* **Task goal**
Lines from the start of the data through the line containing "how the worst" must be given again exactly. Leave the others out.

* **Exercise data**
--- START ---

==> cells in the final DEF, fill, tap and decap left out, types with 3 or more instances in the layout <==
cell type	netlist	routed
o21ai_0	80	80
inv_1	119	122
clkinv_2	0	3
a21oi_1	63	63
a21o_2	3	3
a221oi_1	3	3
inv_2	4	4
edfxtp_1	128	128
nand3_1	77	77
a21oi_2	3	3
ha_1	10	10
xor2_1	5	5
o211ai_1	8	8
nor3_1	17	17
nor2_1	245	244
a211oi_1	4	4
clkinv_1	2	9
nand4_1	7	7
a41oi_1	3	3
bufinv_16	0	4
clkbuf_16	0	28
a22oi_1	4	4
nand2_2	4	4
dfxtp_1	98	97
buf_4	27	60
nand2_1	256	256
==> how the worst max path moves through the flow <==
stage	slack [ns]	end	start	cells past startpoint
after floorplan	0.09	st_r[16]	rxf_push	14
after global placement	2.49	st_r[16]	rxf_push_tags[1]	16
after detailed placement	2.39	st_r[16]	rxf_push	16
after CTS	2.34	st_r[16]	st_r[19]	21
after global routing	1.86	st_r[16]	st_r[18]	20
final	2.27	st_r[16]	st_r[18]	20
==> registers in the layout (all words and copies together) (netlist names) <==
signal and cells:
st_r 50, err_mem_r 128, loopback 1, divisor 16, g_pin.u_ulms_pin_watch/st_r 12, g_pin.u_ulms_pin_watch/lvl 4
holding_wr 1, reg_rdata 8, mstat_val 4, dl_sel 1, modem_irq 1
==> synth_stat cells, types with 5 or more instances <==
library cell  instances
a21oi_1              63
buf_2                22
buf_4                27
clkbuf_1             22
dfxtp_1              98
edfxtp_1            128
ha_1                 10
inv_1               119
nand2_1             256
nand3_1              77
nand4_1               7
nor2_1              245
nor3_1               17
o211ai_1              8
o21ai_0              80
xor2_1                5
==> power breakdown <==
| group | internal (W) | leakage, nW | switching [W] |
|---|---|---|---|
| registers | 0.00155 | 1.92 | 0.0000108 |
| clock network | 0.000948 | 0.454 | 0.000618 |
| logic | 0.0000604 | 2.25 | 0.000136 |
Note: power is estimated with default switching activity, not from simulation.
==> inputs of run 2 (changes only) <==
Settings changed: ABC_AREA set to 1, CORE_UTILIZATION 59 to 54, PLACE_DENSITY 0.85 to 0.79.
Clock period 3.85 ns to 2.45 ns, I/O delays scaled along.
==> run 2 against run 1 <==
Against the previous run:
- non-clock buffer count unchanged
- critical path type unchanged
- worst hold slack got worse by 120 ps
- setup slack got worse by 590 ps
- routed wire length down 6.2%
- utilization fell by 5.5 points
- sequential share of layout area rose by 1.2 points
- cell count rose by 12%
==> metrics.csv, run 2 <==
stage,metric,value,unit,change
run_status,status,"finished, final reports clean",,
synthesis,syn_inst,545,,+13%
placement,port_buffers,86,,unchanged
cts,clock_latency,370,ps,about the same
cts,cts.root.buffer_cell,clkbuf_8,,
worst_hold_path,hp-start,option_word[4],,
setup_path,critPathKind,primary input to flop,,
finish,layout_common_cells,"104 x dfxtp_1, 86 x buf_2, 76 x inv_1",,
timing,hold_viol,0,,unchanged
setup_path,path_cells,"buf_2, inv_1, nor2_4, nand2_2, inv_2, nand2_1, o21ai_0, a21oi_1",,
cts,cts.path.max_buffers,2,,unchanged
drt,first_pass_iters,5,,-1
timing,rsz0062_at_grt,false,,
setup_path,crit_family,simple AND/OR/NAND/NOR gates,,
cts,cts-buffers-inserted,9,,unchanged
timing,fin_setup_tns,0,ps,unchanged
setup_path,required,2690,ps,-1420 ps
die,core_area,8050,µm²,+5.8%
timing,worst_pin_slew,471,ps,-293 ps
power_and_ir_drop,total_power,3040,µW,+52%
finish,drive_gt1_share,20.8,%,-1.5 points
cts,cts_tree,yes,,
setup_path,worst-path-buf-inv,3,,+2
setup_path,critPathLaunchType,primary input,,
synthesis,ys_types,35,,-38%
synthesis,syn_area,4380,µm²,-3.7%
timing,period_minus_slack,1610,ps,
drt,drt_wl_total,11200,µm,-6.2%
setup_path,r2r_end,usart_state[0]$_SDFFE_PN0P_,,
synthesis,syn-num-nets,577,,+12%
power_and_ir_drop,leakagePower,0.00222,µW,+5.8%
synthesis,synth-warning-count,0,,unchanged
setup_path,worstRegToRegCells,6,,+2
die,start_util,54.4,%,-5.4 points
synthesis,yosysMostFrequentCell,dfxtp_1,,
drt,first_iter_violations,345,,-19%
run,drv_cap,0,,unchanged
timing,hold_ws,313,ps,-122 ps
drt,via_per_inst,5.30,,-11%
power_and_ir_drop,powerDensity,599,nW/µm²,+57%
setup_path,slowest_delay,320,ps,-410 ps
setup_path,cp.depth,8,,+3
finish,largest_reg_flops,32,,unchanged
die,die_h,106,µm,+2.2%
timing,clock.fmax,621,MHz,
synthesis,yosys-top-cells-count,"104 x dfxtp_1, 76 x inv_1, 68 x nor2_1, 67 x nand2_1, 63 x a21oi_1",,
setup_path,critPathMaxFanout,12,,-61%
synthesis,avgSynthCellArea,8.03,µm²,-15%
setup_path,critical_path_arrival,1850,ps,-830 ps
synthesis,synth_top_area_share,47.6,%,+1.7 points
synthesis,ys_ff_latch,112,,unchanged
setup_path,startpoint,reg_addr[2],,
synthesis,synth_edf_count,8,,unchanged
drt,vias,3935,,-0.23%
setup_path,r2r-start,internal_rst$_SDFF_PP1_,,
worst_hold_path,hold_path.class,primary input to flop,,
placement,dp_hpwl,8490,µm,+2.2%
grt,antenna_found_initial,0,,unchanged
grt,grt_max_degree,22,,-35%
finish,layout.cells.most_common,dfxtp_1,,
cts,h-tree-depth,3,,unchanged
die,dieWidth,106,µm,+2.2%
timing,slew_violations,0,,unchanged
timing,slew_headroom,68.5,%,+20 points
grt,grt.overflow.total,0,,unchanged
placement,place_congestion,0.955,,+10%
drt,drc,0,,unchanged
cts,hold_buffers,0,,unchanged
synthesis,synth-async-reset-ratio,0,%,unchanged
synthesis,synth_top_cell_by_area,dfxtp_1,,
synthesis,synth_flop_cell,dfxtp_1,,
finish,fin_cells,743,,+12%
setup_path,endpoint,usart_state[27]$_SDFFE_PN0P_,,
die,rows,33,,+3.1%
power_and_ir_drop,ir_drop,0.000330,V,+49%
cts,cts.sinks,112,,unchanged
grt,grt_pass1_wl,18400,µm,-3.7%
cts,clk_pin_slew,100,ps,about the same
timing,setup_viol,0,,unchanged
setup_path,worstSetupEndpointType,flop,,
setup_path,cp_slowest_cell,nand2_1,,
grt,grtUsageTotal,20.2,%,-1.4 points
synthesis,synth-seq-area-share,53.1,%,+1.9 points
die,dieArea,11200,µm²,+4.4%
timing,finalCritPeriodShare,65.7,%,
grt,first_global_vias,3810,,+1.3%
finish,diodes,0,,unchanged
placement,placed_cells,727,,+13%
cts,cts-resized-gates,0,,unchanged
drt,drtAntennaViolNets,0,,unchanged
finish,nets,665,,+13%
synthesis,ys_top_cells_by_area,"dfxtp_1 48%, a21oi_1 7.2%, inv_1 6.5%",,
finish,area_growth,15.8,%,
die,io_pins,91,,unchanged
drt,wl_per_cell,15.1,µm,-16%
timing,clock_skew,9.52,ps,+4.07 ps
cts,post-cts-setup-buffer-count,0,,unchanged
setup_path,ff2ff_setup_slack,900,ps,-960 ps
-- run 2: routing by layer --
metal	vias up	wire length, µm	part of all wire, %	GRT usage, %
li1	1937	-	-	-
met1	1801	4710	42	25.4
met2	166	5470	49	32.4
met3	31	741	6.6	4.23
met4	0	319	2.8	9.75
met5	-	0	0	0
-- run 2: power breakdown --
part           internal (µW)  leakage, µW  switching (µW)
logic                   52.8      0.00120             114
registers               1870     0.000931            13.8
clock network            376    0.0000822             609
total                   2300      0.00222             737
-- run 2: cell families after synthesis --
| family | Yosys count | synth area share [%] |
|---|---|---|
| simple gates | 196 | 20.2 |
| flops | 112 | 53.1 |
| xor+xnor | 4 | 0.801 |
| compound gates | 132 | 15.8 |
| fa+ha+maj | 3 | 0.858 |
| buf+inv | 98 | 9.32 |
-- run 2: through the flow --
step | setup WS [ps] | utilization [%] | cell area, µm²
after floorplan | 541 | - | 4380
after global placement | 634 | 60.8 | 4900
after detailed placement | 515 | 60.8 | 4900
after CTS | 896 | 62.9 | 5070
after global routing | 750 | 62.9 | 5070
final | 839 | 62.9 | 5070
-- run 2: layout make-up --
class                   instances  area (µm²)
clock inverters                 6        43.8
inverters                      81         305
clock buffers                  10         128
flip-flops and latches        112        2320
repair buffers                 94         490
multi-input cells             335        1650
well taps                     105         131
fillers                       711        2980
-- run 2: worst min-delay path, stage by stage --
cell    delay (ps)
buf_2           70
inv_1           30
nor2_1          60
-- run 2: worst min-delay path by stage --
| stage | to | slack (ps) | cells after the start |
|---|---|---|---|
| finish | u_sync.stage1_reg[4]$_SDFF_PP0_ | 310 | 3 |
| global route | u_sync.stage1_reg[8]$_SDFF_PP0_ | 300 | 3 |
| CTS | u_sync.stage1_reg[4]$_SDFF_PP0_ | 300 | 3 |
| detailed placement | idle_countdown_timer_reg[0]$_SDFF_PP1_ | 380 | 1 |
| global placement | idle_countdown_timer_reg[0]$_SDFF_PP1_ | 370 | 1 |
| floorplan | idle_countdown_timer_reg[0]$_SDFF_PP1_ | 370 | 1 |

--- END ---

* **Result**
==> cells in the final DEF, fill, tap and decap left out, types with 3 or more instances in the layout <==
cell type	netlist	routed
o21ai_0	80	80
inv_1	119	122
clkinv_2	0	3
a21oi_1	63	63
a21o_2	3	3
a221oi_1	3	3
inv_2	4	4
edfxtp_1	128	128
nand3_1	77	77
a21oi_2	3	3
ha_1	10	10
xor2_1	5	5
o211ai_1	8	8
nor3_1	17	17
nor2_1	245	244
a211oi_1	4	4
clkinv_1	2	9
nand4_1	7	7
a41oi_1	3	3
bufinv_16	0	4
clkbuf_16	0	28
a22oi_1	4	4
nand2_2	4	4
dfxtp_1	98	97
buf_4	27	60
nand2_1	256	256
==> how the worst max path moves through the flow <==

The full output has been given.